A similar operation, RIGHT OUTER JOIN, denoted by , keeps every tuple in the second, or right, relation S in the result of R S. A third operation, FULL OUTER JOIN, denoted by , keeps all tuples in both the left and the right relations when no matching tuples are found, padding them with NULL values as needed. The three outer join operations are part of the SQL2 standard (see Section 5.1.6). These operations were provided later as an extension of relational algebra in response to the typical need in business applications to show related information from multiple tables exhaustively. Sometimes a complete reporting of data from multiple tables is required whether or not there are matching values.
5. The OUTER UNION Operation
The OUTER UNION operation was developed to take the union of tuples from two relations that have some common attributes, but are not union (type) compatible. This operation will take the UNION of tuples in two relations R(X, Y ) and S(X, Z) that are partially compatible, meaning that only some of their attributes, say X, are union compatible. The attributes that are union compatible are represented only once in the result, and those attributes that are not union compatible from either
relation are also kept in the result relation T(X, Y, Z). It is therefore the same as a FULL OUTER JOIN on the common attributes.

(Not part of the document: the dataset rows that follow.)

### config.mk
export PLATFORM = sky130hd
export DESIGN_NAME = hfir_line_feeder
export DESIGN_NICKNAME = d
export VERILOG_FILES = /design/src/rtl/hfir_line_feeder.sv
export SDC_FILE = /design/constraint.sdc
export NUM_CORES = 1
export LEC_CHECK = 0
export CAP_MARGIN = 20
export CORE_ASPECT_RATIO = 0.6
export CORE_UTILIZATION = 25
export CTS_BUF_LIST = sky130_fd_sc_hd__clkbuf_16
export CTS_CLUSTER_SIZE = 30
export DETAILED_ROUTE_END_ITERATION = 8
export GPL_TIMING_DRIVEN = 0
export PLACE_DENSITY = 0.46
export SYNTH_ARGS = -nofsm -noshare
export SYNTH_HDL_FRONTEND = slang
export SYNTH_SLANG_ARGS = --single-unit
### constraint.sdc
create_clock -name clk -period 2.7 [get_ports clk]
set_input_delay 0.54 -clock clk [delete_from_list [all_inputs] [get_ports clk]]
set_output_delay 0.54 -clock clk [all_outputs]
set_load 0.01 [all_outputs]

Two tuples t1 in R and t2 in S are said to match if t1[X]=t2[X]. These will be combined (unioned) into a single tuple in t. Tuples in either relation that have no matching tuple in the other relation are padded with NULL values. For example, an OUTER UNION can be applied to two relations whose schemas are STUDENT(Name,
Ssn, Department, Advisor) and INSTRUCTOR(Name, Ssn, Department, Rank). Tuples from the two relations are matched based on having the same combination of values of the shared attributes—Name, Ssn, Department. The resulting relation, STUDENT_OR_INSTRUCTOR, will have the following attributes:
STUDENT_OR_INSTRUCTOR(Name, Ssn, Department, Advisor, Rank)

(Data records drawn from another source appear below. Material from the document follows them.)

`src/rtl/cla_pkg.sv`:
```
// Shared types for the 64-bit carry-lookahead adder datapath.
package cla_pkg;
  localparam int CLA_WIDTH = 64;

  typedef struct packed {
    logic                 cout;
    logic [CLA_WIDTH-1:0] sum;
  } cla_result_t;
endpackage

```
`src/rtl/cla_fifo_ctrl.sv`:
```
// FIFO bookkeeping: pointers, occupancy, full/empty and handshake qualification.
module cla_fifo_ctrl #(
  parameter int DEPTH = 8,
  parameter int AW    = $clog2(DEPTH)
) (
  input  logic          clock,
  input  logic          reset,
  input  logic          sum_valid,
  input  logic          out_ready,
  output logic          wr,
  output logic          rd,
  output logic          drop,
  output logic [AW-1:0] wr_ptr,
  output logic [AW-1:0] rd_ptr,
  output logic [AW:0]   count,
  output logic          full,
  output logic          empty
);
  localparam logic [AW:0] FULL_CNT = DEPTH[AW:0];

  assign empty = (count == '0);
  assign full  = (count == FULL_CNT);

  // A read frees a slot, so a full buffer can still accept a write that cycle.
  // Everything is gated by reset so the reset cycle ignores inputs entirely.
  always_comb begin
    rd   = 1'b0;
    wr   = 1'b0;
    drop = 1'b0;
    if (!reset) begin
      rd   = out_ready & ~empty;
      wr   = sum_valid & (~full | rd);
      drop = sum_valid & ~wr;
    end
  end

  // Pointers wrap naturally at DEPTH (power of two); count tracks occupancy.
  always_ff @(posedge clock) begin
    if (reset) begin
      wr_ptr <= '0;
      rd_ptr <= '0;
      count  <= '0;
    end else begin
      if (wr) wr_ptr <= wr_ptr + 1'b1;
      if (rd) rd_ptr <= rd_ptr + 1'b1;
      case ({wr, rd})
        2'b10:   count <= count + 1'b1;
        2'b01:   count <= count - 1'b1;
        default: count <= count;
      endcase
    end
  end
endmodule

```
`src/rtl/cla_result_buffer.sv`:
```
// Registered result stage after the CLA: show-ahead FIFO of {cout, sum} plus
// saturating carry-out and drop statistics.
module cla_result_buffer
  import cla_pkg::*;
#(
  parameter int WIDTH = CLA_WIDTH,
  parameter int DEPTH = 8,
  parameter int CNT_W = 16
) (
  input  logic                     clock,
  input  logic                     reset,
  input  logic [WIDTH-1:0]         sum_in,
  input  logic                     cout_in,
  input  logic                     sum_valid,
  output logic [WIDTH:0]           out_data,
  output logic                     out_valid,
  input  logic                     out_ready,
  output logic                     full,
  output logic [$clog2(DEPTH):0]   count,
  output logic [CNT_W-1:0]         carry_cnt,
  output logic [CNT_W-1:0]         drop_cnt
);
  localparam int AW = $clog2(DEPTH);

  logic          wr, rd, drop, empty;
  logic [AW-1:0] wr_ptr, rd_ptr;
  logic [WIDTH:0] mem [DEPTH];

  cla_fifo_ctrl #(.DEPTH(DEPTH), .AW(AW)) u_ctrl (
    .clock     (clock),
    .reset     (reset),
    .sum_valid (sum_valid),
    .out_ready (out_ready),
    .wr        (wr),
    .rd        (rd),
    .drop      (drop),
    .wr_ptr    (wr_ptr),
    .rd_ptr    (rd_ptr),
    .count     (count),
    .full      (full),
    .empty     (empty)
  );

  // Storage needs no reset: out_valid masks stale entries.
  always_ff @(posedge clock) begin
    if (wr) mem[wr_ptr] <= {cout_in, sum_in};
  end

  // Show-ahead head entry; stays put until it is read.
  assign out_data  = mem[rd_ptr];
  assign out_valid = ~empty;

  // Saturating statistics; only accepted writes count carries, only rejected ones count drops.
  always_ff @(posedge clock) begin
    if (reset) begin
      carry_cnt <= '0;
      drop_cnt  <= '0;
    end else begin
      if (wr && cout_in && carry_cnt != '1) carry_cnt <= carry_cnt + 1'b1;
      if (drop && drop_cnt != '1)           drop_cnt  <= drop_cnt + 1'b1;
    end
  end
endmodule

```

All the tuples from both relations are included in the result, but tuples with the same (Name, Ssn, Department) combination will appear only once in the result. Tuples appearing only in STUDENT will have a NULL for the Rank attribute, whereas tuples appearing only in INSTRUCTOR will have a NULL for the Advisor attribute. A tuple that exists in both relations, which represent a student who is also an instructor, will have values for all its attributes.

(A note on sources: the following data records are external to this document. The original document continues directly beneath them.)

`src/rtl/uart_tx_sched_if.sv`:
```
// Requester-side byte bus for uart_tx_sched: one valid/ready pair and one byte lane per requester.
interface uart_tx_sched_if #(
    parameter int NREQ = 4
);
    logic [NREQ-1:0]   req_valid;
    logic [NREQ*8-1:0] req_data;
    logic [NREQ-1:0]   req_ready;

    modport master (output req_valid, output req_data, input  req_ready);
    modport slave  (input  req_valid, input  req_data, output req_ready);
endinterface

```
`src/rtl/uart_tx_sched.sv`:
```
// Multi-requester UART transmitter: round-robin byte arbitration with optional per-line
// grant locking, 8 data bits LSB first, optional even parity, one stop bit.
module uart_tx_sched #(
    parameter int NREQ      = 4,
    parameter int LINE_LOCK = 1,
    parameter int MAX_LINE  = 255,
    parameter int LOCK_TO   = 1024
) (
    input  logic                    clk,
    input  logic                    rst_n,
    input  logic [15:0]             cfg_div,
    input  logic                    cfg_parity_en,
    uart_tx_sched_if.slave          req,
    output logic                    tx,
    output logic                    busy,
    output logic [$clog2(NREQ)-1:0] grant_id,
    output logic                    lock_active
);
    localparam int GW = $clog2(NREQ);
    localparam int LW = $clog2(MAX_LINE + 1);
    localparam int TW = $clog2(LOCK_TO + 1);

    typedef enum logic [2:0] {IDLE, START, DATA, PARITY, STOP} state_t;

    state_t          state_q;
    logic            tx_q, busy_q, par_q;
    logic [15:0]     cnt_q, div_q;
    logic [2:0]      bit_q;
    logic [7:0]      sh_q;
    logic [GW-1:0]   grant_q;
    logic            lock_q, lock_d;
    logic [LW-1:0]   line_q, line_d, line_inc;
    logic [TW-1:0]   to_q, to_d;

    logic [GW-1:0]   win, cand;
    logic            win_vld, accept;
    logic [7:0]      acc_byte;

    // Winner search walks backwards so the closest requester after grant_q is assigned last.
    always_comb begin
        win     = grant_q;
        win_vld = 1'b0;
        cand    = grant_q;
        if (lock_q) begin
            win_vld = req.req_valid[grant_q];
        end else begin
            for (int k = NREQ; k >= 1; k--) begin
                cand = GW'((int'(grant_q) + k) % NREQ);
                if (req.req_valid[cand]) begin
                    win     = cand;
                    win_vld = 1'b1;
                end
            end
        end
        accept        = rst_n && (state_q == IDLE) && win_vld;
        req.req_ready = accept ? ({{(NREQ-1){1'b0}}, 1'b1} << win) : '0;
        acc_byte      = req.req_data[{win, 3'b000} +: 8];
    end

    // Line lock bookkeeping: a clear always beats a set in the same cycle.
    always_comb begin
        lock_d   = lock_q;
        line_d   = line_q;
        to_d     = to_q;
        line_inc = line_q + LW'(1);
        if (accept) begin
            to_d = '0;
            if (LINE_LOCK == 0 || acc_byte == 8'h0A || line_inc == LW'(MAX_LINE)) begin
                lock_d = 1'b0;
                line_d = '0;
            end else begin
                lock_d = 1'b1;
                line_d = line_inc;
            end
        end else if (state_q == IDLE && lock_q && !req.req_valid[grant_q]) begin
            if (to_q + TW'(1) >= TW'(LOCK_TO)) begin
                to_d   = TW'(LOCK_TO);
                lock_d = 1'b0;
                line_d = '0;
            end else begin
                to_d = to_q + TW'(1);
            end
        end
    end

    always_ff @(posedge clk or negedge rst_n) begin
        if (!rst_n) begin
            state_q <= IDLE;
            tx_q    <= 1'b1;
            busy_q  <= 1'b0;
            par_q   <= 1'b0;
            cnt_q   <= '0;
            div_q   <= '0;
            bit_q   <= '0;
            sh_q    <= '0;
            grant_q <= GW'(NREQ - 1);
            lock_q  <= 1'b0;
            line_q  <= '0;
            to_q    <= '0;
        end else begin
            lock_q <= lock_d;
            line_q <= line_d;
            to_q   <= to_d;
            if (state_q != IDLE && cnt_q != 16'd0)
                cnt_q <= cnt_q - 16'd1;
            case (state_q)
                IDLE: begin
                    if (accept) begin
                        state_q <= START;
                        tx_q    <= 1'b0;
                        busy_q  <= 1'b1;
                        cnt_q   <= cfg_div;
                        div_q   <= cfg_div;
                        par_q   <= cfg_parity_en;
                        sh_q    <= acc_byte;
                        grant_q <= win;
                    end
                end
                START: begin
                    if (cnt_q == 16'd0) begin
                        state_q <= DATA;
                        tx_q    <= sh_q[0];
                        bit_q   <= 3'd0;
                        cnt_q   <= div_q;
                    end
                end
                DATA: begin
                    if (cnt_q == 16'd0) begin
                        cnt_q <= div_q;
                        if (bit_q == 3'd7) begin
                            state_q <= par_q ? PARITY : STOP;
                            tx_q    <= par_q ? ^sh_q : 1'b1;
                        end else begin
                            bit_q <= bit_q + 3'd1;
                            tx_q  <= sh_q[bit_q + 3'd1];
                        end
                    end
                end
                PARITY: begin
                    if (cnt_q == 16'd0) begin
                        state_q <= STOP;
                        tx_q    <= 1'b1;
                        cnt_q   <= div_q;
                    end
                end
                STOP: begin
                    if (cnt_q == 16'd0) begin
                        state_q <= IDLE;
                        tx_q    <= 1'b1;
                        busy_q  <= 1'b0;
                    end
                end
                default: begin
                    state_q <= IDLE;
                    tx_q    <= 1'b1;
                    busy_q  <= 1'b0;
                end
            endcase
        end
    end

    assign tx          = tx_q;
    assign busy        = busy_q;
    assign grant_id    = grant_q;
    assign lock_active = lock_q;
endmodule
```
`src/flat_wrapper.sv`:
```
// flat-port wrapper written by rule: the top's interface ports become plain ports
module uart_tx_sched_flat 
#(
    parameter int NREQ      = 4,
    parameter int LINE_LOCK = 1,
    parameter int MAX_LINE  = 255,
    parameter int LOCK_TO   = 1024
)
  (clk, rst_n, cfg_div, cfg_parity_en, tx, busy, grant_id, lock_active, req_req_valid, req_req_data, req_req_ready);
  uart_tx_sched_if #(.NREQ(NREQ)) req_i ();
  input  logic clk;
  input  logic rst_n;
  input  logic [15:0] cfg_div;
  input  logic cfg_parity_en;
  output logic tx;
  output logic busy;
  output logic [$clog2(NREQ)-1:0] grant_id;
  output logic lock_active;
  input wire logic [$bits(req_i.req_valid)-1:0] req_req_valid;
  input wire logic [$bits(req_i.req_data)-1:0] req_req_data;
  output wire logic [$bits(req_i.req_ready)-1:0] req_req_ready;
  assign req_i.req_valid = req_req_valid;
  assign req_i.req_data = req_req_data;
  assign req_req_ready = req_i.req_ready;
  uart_tx_sched #(.NREQ(NREQ), .LINE_LOCK(LINE_LOCK), .MAX_LINE(MAX_LINE), .LOCK_TO(LOCK_TO)) u_core (.clk(clk), .rst_n(rst_n), .cfg_div(cfg_div), .cfg_parity_en(cfg_parity_en), .req(req_i), .tx(tx), .busy(busy), .grant_id(grant_id), .lock_active(lock_active));
endmodule
```
`config.mk`:
```
export PLATFORM = sky130hd
export DESIGN_NAME = uart_tx_sched_flat
export DESIGN_NICKNAME = d
export VERILOG_FILES = /design/src/rtl/uart_tx_sched_if.sv /design/src/rtl/uart_tx_sched.sv /design/src/flat_wrapper.sv
export SDC_FILE = /design/constraint.sdc
export NUM_CORES = 1
export LEC_CHECK = 0
export ABC_AREA = 1
export BUFFER_PORTS_ARGS = -buffer_cell sky130_fd_sc_hd__buf_2
export CORE_ASPECT_RATIO = 1.2
export CORE_MARGIN = 2
export CORE_UTILIZATION = 53
export DETAILED_ROUTE_END_ITERATION = 6
export GPL_TIMING_DRIVEN = 0
export PLACE_DENSITY = 0.84
export SYNTH_ARGS = -nofsm -noshare
export SYNTH_HDL_FRONTEND = slang
export SYNTH_SLANG_ARGS = --single-unit
```
`constraint.sdc`:
```
create_clock -name clk -period 2.7 [get_ports clk]
set_input_delay 0.54 -clock clk [delete_from_list [all_inputs] [get_ports clk]]
set_output_delay 0.54 -clock clk [all_outputs]
set_load 0.01 [all_outputs]
```
==> results of run 1 <==
==> cells in the mapped netlist, types with 3 or more instances <==
| master | n | area (um^2) |
|---|---|---|
| buf_2 | 3 | 15.0 |
| nor2_1 | 45 | 169 |
| o31ai_1 | 3 | 22.5 |
| nand2_2 | 12 | 75.1 |
| ha_1 | 7 | 87.6 |
| o21ai_1 | 6 | 30.0 |
| o211ai_1 | 8 | 60.1 |
| o21ai_0 | 43 | 215 |
| o221ai_1 | 8 | 70.1 |
| dfrtp_1 | 68 | 1700 |
| inv_1 | 74 | 278 |
| nand3_1 | 36 | 180 |
| o22ai_1 | 3 | 18.8 |
| clkbuf_1 | 5 | 18.8 |
| inv_2 | 5 | 18.8 |
| a21oi_1 | 15 | 75.1 |
| nand3_2 | 6 | 60.1 |
| nor3_1 | 17 | 85.1 |
| dfstp_2 | 3 | 78.8 |
| nor2_2 | 6 | 37.5 |
| xnor2_1 | 8 | 70.1 |
| xor2_1 | 17 | 149 |
| nand3b_1 | 5 | 37.5 |
| nand4_1 | 15 | 93.8 |
| buf_6 | 6 | 67.6 |
| nand2_1 | 125 | 469 |
| nand2_4 | 4 | 45.0 |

Notice that the same person may still appear twice in the result. For example, we could have a graduate student in the Mathematics department who is an instructor in the Computer Science department. Although the two tuples representing that person in STUDENT and INSTRUCTOR will have the same (Name, Ssn) values, they will not agree on the Department value, and so will not be matched. This is because Department has two different meanings in STUDENT (the department where the per-son studies) and INSTRUCTOR (the department where the person is employed as an instructor). If we wanted to apply the OUTER UNION based on the same (Name, Ssn) combination only, we should rename the Department attribute in each table to reflect that they have different meanings and designate them as not being part of the union-compatible attributes. For example, we could rename the attributes as MajorDept in STUDENT and WorkDept in INSTRUCTOR.